2020: Edição de genes

Há quatro anos, Jennifer Doudna e Emmanuelle Charpentier partilharam o Prémio Nobel da Química pelo desenvolvimento de um método de edição do genoma denominado CRISPR-Cas9.

Na sua conferência, Doudna descreveu em pormenor “oportunidades extraordinárias e excitantes” para esta tecnologia nos domínios da saúde pública, da agricultura e da biomedicina.

Mas, especificou que o trabalho deve ser muito mais cuidadoso quando aplicado a células germinativas humanas, cujas alterações genéticas seriam transmitidas à descendência, em comparação com as células somáticas, onde quaisquer alterações genéticas seriam limitadas ao indivíduo.

“A hereditariedade faz da edição do genoma das células germinativas uma ferramenta muito poderosa quando pensamos em usá-la em plantas ou em usá-la para criar melhores modelos animais de doenças humanas, por exemplo”, considerou Doudna. “É muito diferente quando pensamos nas enormes questões éticas e sociais levantadas pela possibilidade de utilizar a edição da linha germinal em seres humanos”.

Doudna, que fundou o Innovative Genomics Institute, disse à CNN esta semana que acredita que “avisos apropriados dos cientistas sobre o potencial uso indevido de suas descobertas é uma responsabilidade importante e um serviço público útil, especialmente quando o trabalho tem amplas implicações sociais”.

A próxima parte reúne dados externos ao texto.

--- config.mk ---
export PLATFORM = sky130hd
export DESIGN_NAME = bit_ram_word_reader
export DESIGN_NICKNAME = d
export VERILOG_FILES = /design/src/rtl/pl_bit_pkg.sv /design/src/rtl/bit_word_packer.sv /design/src/rtl/bit_ram_word_reader.sv
export SDC_FILE = /design/constraint.sdc
export NUM_CORES = 1
export LEC_CHECK = 0
export CAP_MARGIN = 5
export CORE_AREA = 5 5 108 110
export CTS_BUF_LIST = sky130_fd_sc_hd__clkbuf_2
export CTS_CLUSTER_DIAMETER = 30
export DETAILED_ROUTE_END_ITERATION = 10
export DIE_AREA = 0 0 113 115
export PLACE_DENSITY = 0.87
export SETUP_SLACK_MARGIN = 0.05
export SLEW_MARGIN = 20
export SYNTH_ARGS = -nofsm -noshare
export SYNTH_HDL_FRONTEND = slang
export SYNTH_SLANG_ARGS = --single-unit
--- constraint.sdc ---
create_clock -name clk_i -period 2.2 [get_ports clk_i]
set_input_delay 0.55 -clock clk_i [delete_from_list [all_inputs] [get_ports clk_i]]
set_output_delay 0.55 -clock clk_i [all_outputs]
set_load 0.01 [all_outputs]
--- src/rtl/pl_bit_pkg.sv ---
// Shared definitions for the bit-RAM readout path.
// Provides the readout FSM state encoding and the default output word width.
package pl_bit_pkg;

    typedef enum logic [1:0] {
        IDLE  = 2'd0,
        RUN   = 2'd1,
        DRAIN = 2'd2
    } state_e;

    localparam int DEF_WORD_W = 32;

endpackage

--- src/rtl/bit_word_packer.sv ---
// Serial-bit to word packer with an output holding register.
// Ports:
//   clk_i, rst_i        clock, synchronous active-high reset
//   bit_vld_i/bit_i     one incoming bit per cycle (LSB of the word first)
//   bit_last_i          incoming bit is the final bit of the burst
//   issue_ok_o          a bit issued now can be stored when it arrives
//   m_tdata_o/m_tvalid_o/m_tready_i/m_tlast_o  valid/ready word output
module bit_word_packer
    import pl_bit_pkg::*;
#(
    parameter int WORD_W = DEF_WORD_W
) (
    input  logic              clk_i,
    input  logic              rst_i,
    input  logic              bit_vld_i,
    input  logic              bit_i,
    input  logic              bit_last_i,
    output logic              issue_ok_o,
    output logic [WORD_W-1:0] m_tdata_o,
    output logic              m_tvalid_o,
    input  logic              m_tready_i,
    output logic              m_tlast_o
);

    localparam int CNT_W = $clog2(WORD_W + 1);
    localparam logic [CNT_W-1:0] CNT_FULL = CNT_W'(WORD_W);
    localparam logic [CNT_W-1:0] CNT_LAST = CNT_W'(WORD_W - 1);

    logic [WORD_W-1:0] acc_q, acc_d, out_q, out_d;
    logic [CNT_W-1:0]  cnt_q, cnt_d;
    logic              acc_done_q, acc_done_d, acc_last_q, acc_last_d;
    logic              out_vld_q, out_vld_d, out_last_q, out_last_d;

    logic              out_free, xfer_old, xfer_new, complete;
    logic [WORD_W-1:0] b_acc, n_acc;
    logic [CNT_W-1:0]  b_cnt, n_cnt;

    always_comb begin
        out_free = !out_vld_q || m_tready_i;
        // A completed word parked in the accumulator moves out first.
        xfer_old = acc_done_q && out_free;
        b_acc    = xfer_old ? '0 : acc_q;
        b_cnt    = xfer_old ? '0 : cnt_q;
        n_acc    = b_acc | (WORD_W'(bit_i) << b_cnt);
        n_cnt    = b_cnt + CNT_W'(1);
        complete = (n_cnt == CNT_FULL) || bit_last_i;
        // The completing bit goes straight to the output on the same edge.
        xfer_new = bit_vld_i && complete && !xfer_old && out_free;

        acc_d      = acc_q;
        cnt_d      = cnt_q;
        acc_done_d = acc_done_q;
        acc_last_d = acc_last_q;
        out_d      = out_q;
        out_vld_d  = out_vld_q;
        out_last_d = out_last_q;

        if (xfer_old) begin
            out_d      = acc_q;
            out_last_d = acc_last_q;
            out_vld_d  = 1'b1;
        end else if (xfer_new) begin
            out_d      = n_acc;
            out_last_d = bit_last_i;
            out_vld_d  = 1'b1;
        end else if (m_tready_i) begin
            out_vld_d  = 1'b0;
        end

        if (xfer_new) begin
            acc_d      = '0;
            cnt_d      = '0;
            acc_done_d = 1'b0;
            acc_last_d = 1'b0;
        end else if (bit_vld_i) begin
            acc_d      = n_acc;
            cnt_d      = n_cnt;
            acc_done_d = complete;
            acc_last_d = bit_last_i;
        end else if (xfer_old) begin
            acc_d      = '0;
            cnt_d      = '0;
            acc_done_d = 1'b0;
            acc_last_d = 1'b0;
        end

        // A bit issued now lands one edge after the next; refuse if the
        // accumulator may still hold a complete unsent word by then.
        issue_ok_o = !((acc_done_q && !out_free) ||
                       (bit_vld_i && !acc_done_q && cnt_q == CNT_LAST && !out_free));
    end

    always_ff @(posedge clk_i) begin
        if (rst_i) begin
            acc_q      <= '0;
            cnt_q      <= '0;
            acc_done_q <= 1'b0;
            acc_last_q <= 1'b0;
            out_q      <= '0;
            out_vld_q  <= 1'b0;
            out_last_q <= 1'b0;
        end else begin
            acc_q      <= acc_d;
            cnt_q      <= cnt_d;
            acc_done_q <= acc_done_d;
            acc_last_q <= acc_last_d;
            out_q      <= out_d;
            out_vld_q  <= out_vld_d;
            out_last_q <= out_last_d;
        end
    end

    assign m_tdata_o  = out_q;
    assign m_tvalid_o = out_vld_q;
    assign m_tlast_o  = out_last_q;

endmodule

--- src/rtl/bit_ram_word_reader.sv ---
// Reads a burst of bits from the 1-bit capture RAM and streams them out
// packed LSB-first into WORD_W-bit words.
// Ports:
//   clk_i, rst_i                 clock, synchronous active-high reset
//   start_i/start_addr_i/nbits_i burst command (sampled in IDLE)
//   busy_o, done_o               burst in progress / one-cycle completion
//   ram_raddr_o, ram_rdata_i     RAM read port, 1-cycle read latency
//   m_tdata_o/m_tvalid_o/m_tready_i/m_tlast_o  word stream
module bit_ram_word_reader
    import pl_bit_pkg::*;
#(
    parameter int DEPTH  = 8192,
    parameter int ADDR_W = $clog2(DEPTH),
    parameter int WORD_W = DEF_WORD_W
) (
    input  logic              clk_i,
    input  logic              rst_i,
    input  logic              start_i,
    input  logic [ADDR_W-1:0] start_addr_i,
    input  logic [ADDR_W:0]   nbits_i,
    output logic              busy_o,
    output logic              done_o,
    output logic [ADDR_W-1:0] ram_raddr_o,
    input  logic              ram_rdata_i,
    output logic [WORD_W-1:0] m_tdata_o,
    output logic              m_tvalid_o,
    input  logic              m_tready_i,
    output logic              m_tlast_o
);

    localparam logic [ADDR_W:0]   DEPTH_C  = (ADDR_W + 1)'(DEPTH);
    localparam logic [ADDR_W:0]   CNT_ONE  = (ADDR_W + 1)'(1);
    localparam logic [ADDR_W-1:0] ADDR_TOP = ADDR_W'(DEPTH - 1);

    state_e            state_q, state_d;
    logic [ADDR_W-1:0] addr_q, addr_d;
    logic [ADDR_W:0]   issued_q, issued_d, total_q, total_d;
    logic              pend_q, pend_d, pend_last_q, pend_last_d;
    logic              done_q, done_d;
    logic [ADDR_W:0]   nbits_sat;
    logic              issue_ok, final_hs;

    assign nbits_sat = (nbits_i > DEPTH_C) ? DEPTH_C : nbits_i;
    assign final_hs  = m_tvalid_o && m_tready_i && m_tlast_o;

    always_comb begin
        state_d     = state_q;
        addr_d      = addr_q;
        issued_d    = issued_q;
        total_d     = total_q;
        pend_d      = 1'b0;
        pend_last_d = 1'b0;
        done_d      = 1'b0;
        case (state_q)
            IDLE: begin
                if (start_i) begin
                    if (nbits_sat == '0) begin
                        done_d = 1'b1;
                    end else begin
                        addr_d   = start_addr_i;
                        issued_d = '0;
                        total_d  = nbits_sat;
                        state_d  = RUN;
                    end
                end
            end
            RUN: begin
                // The read of addr_q is in flight this cycle; data is
                // captured by the packer one edge after pend_q rises.
                if (issue_ok) begin
                    pend_d   = 1'b1;
                    addr_d   = (addr_q == ADDR_TOP) ? '0 : addr_q + ADDR_W'(1);
                    issued_d = issued_q + CNT_ONE;
                    if (issued_q + CNT_ONE == total_q) begin
                        pend_last_d = 1'b1;
                        state_d     = DRAIN;
                    end
                end
            end
            DRAIN: begin
                if (final_hs) begin
                    state_d = IDLE;
                    done_d  = 1'b1;
                end
            end
            default: state_d = IDLE;
        endcase
    end

    always_ff @(posedge clk_i) begin
        if (rst_i) begin
            state_q     <= IDLE;
            addr_q      <= '0;
            issued_q    <= '0;
            total_q     <= '0;
            pend_q      <= 1'b0;
            pend_last_q <= 1'b0;
            done_q      <= 1'b0;
        end else begin
            state_q     <= state_d;
            addr_q      <= addr_d;
            issued_q    <= issued_d;
            total_q     <= total_d;
            pend_q      <= pend_d;
            pend_last_q <= pend_last_d;
            done_q      <= done_d;
        end
    end

    bit_word_packer #(.WORD_W(WORD_W)) u_packer (
        .clk_i      (clk_i),
        .rst_i      (rst_i),
        .bit_vld_i  (pend_q),
        .bit_i      (ram_rdata_i),
        .bit_last_i (pend_last_q),
        .issue_ok_o (issue_ok),
        .m_tdata_o  (m_tdata_o),
        .m_tvalid_o (m_tvalid_o),
        .m_tready_i (m_tready_i),
        .m_tlast_o  (m_tlast_o)
    );

    assign busy_o      = (state_q != IDLE);
    assign done_o      = done_q;
    assign ram_raddr_o = addr_q;

endmodule
-- After elaboration in Yosys (flattened, before gate mapping)
Index checks and enable logic that the tools add are counted.
- equal/unequal tests: 11
- reductions and logical operators: 30
- shift operators: 1
- order comparisons: 1
- add/sub/neg operators: 3
- muxes and demuxes: 36
- bitwise operators: 3
- operators with widths (cell ; number):
    $mux 32 ; 4
    $mux 14 ; 4
    $mux 13 ; 4
    $or 32x32->32 ; 1
    $shl 1x6->32 ; 1
    $pmux 14 s2 ; 1
    $pmux 13 s2 ; 1
    $add 14x1->14 const B ; 1
    $eq 14x14->1 ; 1
    $gt 14x14->1 const B ; 1
    $logic_not 14->1 ; 1
    $add 13x1->13 const B ; 1
    $eq 13x13->1 const B ; 1
    $mux 1 ; 13
    $mux 6 ; 2
    $logic_and 1x1->1 ; 10
    $mux 2 ; 5
    $ne 2x2->1 const B ; 5
    $reduce_bool 2->1 ; 4
    $add 6x1->6 const B ; 1
    $eq 6x5->1 const B ; 1
    $eq 6x6->1 const B ; 1
    $pmux 2 s3 ; 1
    $reduce_and 5->1 ; 1
    12 further kinds ; 19
- word-level logic and storage cells: 99
- output and inout port bits: 49
- bits in registers: 120
- bits of input ports: 32

-- Longest topological paths before layout
Gate-level depths: netlist of run 1.
- depth in word-level cells: 12
- gate-level depth with buffers: 8

-- Cells and area by module
From an unflattened synthesis of run 1, not the netlist that was laid out.
- cells, all modules: 700
- area, all modules: 6130.9 um2
- by module, submodules not included (module ; cells each ; seq. area each (um2) ; times used ; area an instance (um2)):
    bit_word_packer ; 354 ; 1481.4 ; 1 ; 3440.8
    bit_ram_word_reader ; 346 ; 920.9 ; 1 ; 2690.1

-- Worst setup path after synthesis of run 1
Ideal clock, no wire load.
- path kind: reg-to-reg
- start: register issued_q[0]
- end: register state_q[0]
- data arrival time: 1.854 ns
- data required time: 2.065 ns
- path buffers: 0
- clock period less this slack: 1.989 ns
- library setup time: 0.135 ns
- cell stages (with the launch flop): 8
- slack: 0.211 ns
- cells stage by stage: dfxtp_1 -> ha_1 -> nand3_2 -> nor3_1 -> xnor2_1 -> nor2_1 -> a2111oi_2 -> a21oi_1
- cells in the longest elaborated chain, start to end: 4
- RTL lines (element ; line ; text):
    from (decl) ; bit_ram_word_reader.sv:37 ; logic [ADDR_W:0] issued_q, issued_d, total_q, total_d;
    from (signal assigned) ; bit_ram_word_reader.sv:102 ; issued_q <= issued_d;
    $add 14x1->14 ; bit_ram_word_reader.sv:74 ; if (issued_q + CNT_ONE == total_q) begin
    $eq 14x14->1 ; bit_ram_word_reader.sv:74 ;
    $ne 2x2->1 (no source line) ; - ;
    $reduce_and 5->1 (no source line) ; - ;
    to (signal assigned) ; bit_ram_word_reader.sv:100 ; state_q <= state_d;
    to (decl) ; bit_ram_word_reader.sv:35 ; state_e state_q, state_d;
Every way passes these cells.
A chain may end at the register's enable or synchronous reset.

-- Worst setup path after layout of run 1
- start: register issued_q[3]
- end: register state_q[1]
The elaborated chain is that of the path after synthesis.

==> results of run 1 <==
[worst max-delay path by stage]
stage / start / endpoint / slack [ns] / cells past startpoint
CTS: ram_raddr_o[3] / ram_raddr_o[3] / 0.05 / 1
global route: issued_q[0] / state_q[1] / 0.05 / 9
floorplan: issued_q[0] / state_q[0] / 0.21 / 7
detailed placement: nbits_i[7] / ram_raddr_o[3] / -0.30 / 8
global placement: m_tready_i / u_packer.m_tdata_o[28] / -0.22 / 7
finish: issued_q[3] / state_q[1] / 0.16 / 6
[area by class of cell]
class	count	area [um2]
timing repair buffer	160	1368
clock inverter	15	183.9
inverter	8	30.03
multi-input combinational	548	3117
fill	838	3204
tap	140	175.2
clock buffer	17	85.08
sequential	120	2440
[kinds of logic after synthesis]
| family | count (synthesis) |
|---|---|
| flip-flops | 120 |
| AND/OR/NAND/NOR | 308 |
| XOR/XNOR | 21 |
| adder cells (fa/ha/maj) | 2 |
| buffers and inverters | 61 |
| AO/OA/AOI/OAI | 217 |
[stage by stage]
| stage | instance area [um2] | setup WS (ns) | setup TNS (ns) |
|---|---|---|---|
| 6_report | 7398 | 0.1564 | 0 |
| 5_1_grt | 7398 | 0.05046 | 0 |
| 3_3_place_gp | 7091 | -0.2200 | -14.62 |
| 2_1_floorplan | 5778 | 0.2108 | 0 |
| 3_5_place_dp | 7091 | -0.2971 | -22.82 |
| 4_1_cts | 7371 | 0.05275 | 0 |
[power by group]
group	leakage (nW)	internal [W]	switching (W)
combinational	1.77	0.000259	0.000326
clock	0.146	0.000727	0.000845
sequential	0.981	0.00223	0.0000447
[sequential cells by signal (all words and copies together) (netlist names), 2 cells and up]
| name | count |
|---|---|
| issued_q | 14 |
| ram_raddr_o | 13 |
| state_q | 2 |
| total_q | 14 |
| u_packer.acc_q | 32 |
| u_packer.cnt_q | 6 |
| u_packer.m_tdata_o | 32 |
[synthesized netlist by cell type, types with 2 or more instances]
cell type and number:
inv_1 8, nand2_1 51, or2_2 2, a211oi_1 22, a311oi_1 6, nor4_1 5, nor3_1 18, nor3b_1 11
o21ai_0 28, a21o_1 3, buf_1 4, nand2_2 2, nand4_1 11, nor2_1 123, a22oi_1 28, buf_4 7
and3_1 6, o21ai_1 17, o31ai_1 5, xnor2_1 14, or4_1 3, nand3_1 29, xor2_1 7, a21oi_1 82
and4_1 4, nand3b_1 5, a31oi_1 10, ha_1 2, clkbuf_1 22, nand2b_1 12, buf_2 20, dfxtp_1 120
and2_1 5, a221oi_2 2, or3_1 4, nor2b_1 12
[timing repair]
action / 4_1_cts / 5_1_grt
gates resized for setup: 73 / 9
buffers inserted: 5 / 0
setup endpoints to repair: 48 / 11
pin swaps: 0 / 1
[layer usage]
layer	routed length, um	vias to the layer above	share of wire (%)	global-route usage [%]
met2	8213	236	51	44.00
li1	-	2871	-	-
met1	6574	2797	40	30.52
met3	1057	47	6.5	6.000
met5	0	-	0	0
met4	403	0	2.5	10.66
[worst reg2reg max path: stages, from the launching register on]
cell and delay (ns):
dfxtp_1 0.52, nand4_2 0.26, or3_1 0.41, a21o_1 0.20
a221oi_2 0.28, and3_1 0.23, a21o_1 0.11
==> results.yml, run 1 <==
sta:
  report.final.slew_viol_count: 0
  rsz0062_at_grt: "no"
  worstMarginPinSlew_ns: 0.4681
  relSlewSlack_pct: 68.80
  whs_ns: 0.1036
  skew_ns: 0.01949
  fin_crit_sh_pct: 92.89
  finalSetupViolCount: 0
  max_clock_freq_mhz: 489.3
  final.min_clock_period_ns: 2.044
  hold_violations: 0
worst_hold_path:
  min_from: "rst_i"
  hold_end: "pend_q"
  hold_depth: 2
  hp-class: "input port to register"
synthesis:
  syn-instance-count: 729
  ys_seq_elements: 120
  synth.area.mux_share_pct: 0
  async_flop_share_pct: 0
  synth_area_leaders: "dfxtp_1, nor2_1, a21oi_1"
  yosys.area_share.simple_pct: 26.03
  yosysTopAreaCell: "dfxtp_1"
  synth_fp_nets: 763
  synth-compound-area-share_pct: 23.93
  yosysWarningCount: 0
  ys_types: 55
  synth_edf_count: 0
  synthXorXnorAreaFrac_pct: 3.183
  synth_top_area_share_pct: 41.58
  synthAdderAreaFrac_pct: 0.4331
  synth_area_um2: 5778
  syn_area_per_cell_um2: 7.926
  synth_top_family_by_area: "simple AND/OR/NAND/NOR gates"
  ys_seq_area_share_pct: 41.58
  synth_flop_cell: "dfxtp_1"
worst_setup_path:
  r2r_cells: 6
  reg2reg_to: "state_q[1]"
  r2r_setup_slack_ns: 0.16
  path_common_cell: "a21o_1"
  crit_chain: "nand4_2 -> or3_1 -> a21o_1 -> a221oi_2 -> and3_1 -> a21o_1"
  path_class: "register to register"
  cp_slowest_cell: "dfxtp_1"
  critPathBufInv: 0
  cpPeakStageDelay_ns: 0.52
  crit_arrival_ns: 2.68
  worstSetupStartpointType: "register"
  cp_data_required_time_ns: 2.84
  worstPathMaxFanout: 8
  cpLargestDelayFamily: "simple AND/OR/NAND/NOR gates"
  endpoint_kind: "register"
  rr_startpoint: "issued_q[3]"
grt:
  grt_max_degree: 53
  gr-total-overflow: 0
  grt_use_total_pct: 25.47
  grt_pass1_vias: 5798
  antenna_found_initial: 0
  grt_pass1_wl_um: 27210
finish:
  final_util_pct: 69.78
  antenna_cells: 0
  final_common_cell: "nor2_1"
  area_growth_pct: 28.04
  nets: 889
  layout_common_cells: "nor2_1, dfxtp_1, a21oi_1"
  drive_above_1_share_pct: 17.74
  finalNonFillerCells: 1008
drt:
  drtIter0Drc: 411
  drc: 0
  firstDrtPassIters: 5
  antenna_left: 0
  dr_total_vias: 5951
  via_per_inst: 5.904
  routed_wl_um: 16250
  detail_route.wl_per_cell_um: 16.12
clock_tree:
  clock_path_buffers: 2
  cts_sinks: 120
  htree_levels: 4
  hold_buffers: 0
  cts-root-buf: "clkbuf_2"
  cts_buffers: 17
  cts.clk_slew.worst_paths_ns: 0.18
  cts_tree: "yes"
  insertion_delay_ns: 0.69
die:
  core-area_um2: 10600
  num_io_pins: 81
  dieArea_um2: 13000
  start_util_pct: 54.50
  dieWidth_um: 113
  rows: 38
  die_y_um: 115
placement:
  hpwl_um: 11840
  gp_congestion: 0.9207
  io_buffers: 80
  place_inst: 971
run_status:
  outcome: "completed"
pwr:
  p_leak_nw: 2.900
  finalPower_w: 0.004427
  ir_worst_vdd_mv: 0.4497
  power-per-cell-area_nw_per_um2: 598.3
job:
  maxCapViolCount: 0
Power figures use the tool's default switching activity.
==> run 2, diff against run 1 <==
--- a/config.mk
+++ b/config.mk
@@ -6,14 +6,15 @@
 export NUM_CORES = 1
 export LEC_CHECK = 0
 export CAP_MARGIN = 5
-export CORE_AREA = 5 5 108 110
+export CORE_AREA = 5 5 117 119
 export CTS_BUF_LIST = sky130_fd_sc_hd__clkbuf_2
 export CTS_CLUSTER_DIAMETER = 30
 export DETAILED_ROUTE_END_ITERATION = 10
-export DIE_AREA = 0 0 113 115
-export PLACE_DENSITY = 0.87
+export DIE_AREA = 0 0 122 124
+export PLACE_DENSITY = 0.8
 export SETUP_SLACK_MARGIN = 0.05
 export SLEW_MARGIN = 20
 export SYNTH_ARGS = -nofsm -noshare
 export SYNTH_HDL_FRONTEND = slang
+export SYNTH_HIERARCHICAL = 1
 export SYNTH_SLANG_ARGS = --single-unit
==> constraint.sdc (replaced) <==
create_clock -name clk_i -period 2.2 [get_ports clk_i]
set_input_delay 0.44 -clock clk_i [delete_from_list [all_inputs] [get_ports clk_i]]
set_output_delay 0.44 -clock clk_i [all_outputs]
set_load 0.01 [all_outputs]
==> run 2 against run 1 <==
  * First-iteration DRC count down 23%
  * Sequential cell count is the same
  * Via count shrank 2.9%
  * Non-clock buffer count down 3
  * Synthesized cell count shrank 4.0%
  * Sequential power is essentially flat
  * Core utilization decreased by 7.7 points
  * Synthesized area increased by 6.1%
  * Clock-buffer cell count increased by 1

“Aqueles de nós que estão mais próximos da ciência do CRISPR compreendem que é uma ferramenta poderosa que pode transformar positivamente a nossa saúde e o nosso mundo, mas que pode potencialmente ser utilizada de forma nefasta”, constatou. “Já vimos essa capacidade de dupla utilização com outras tecnologias transformadoras, como a energia nuclear, e agora com a IA.”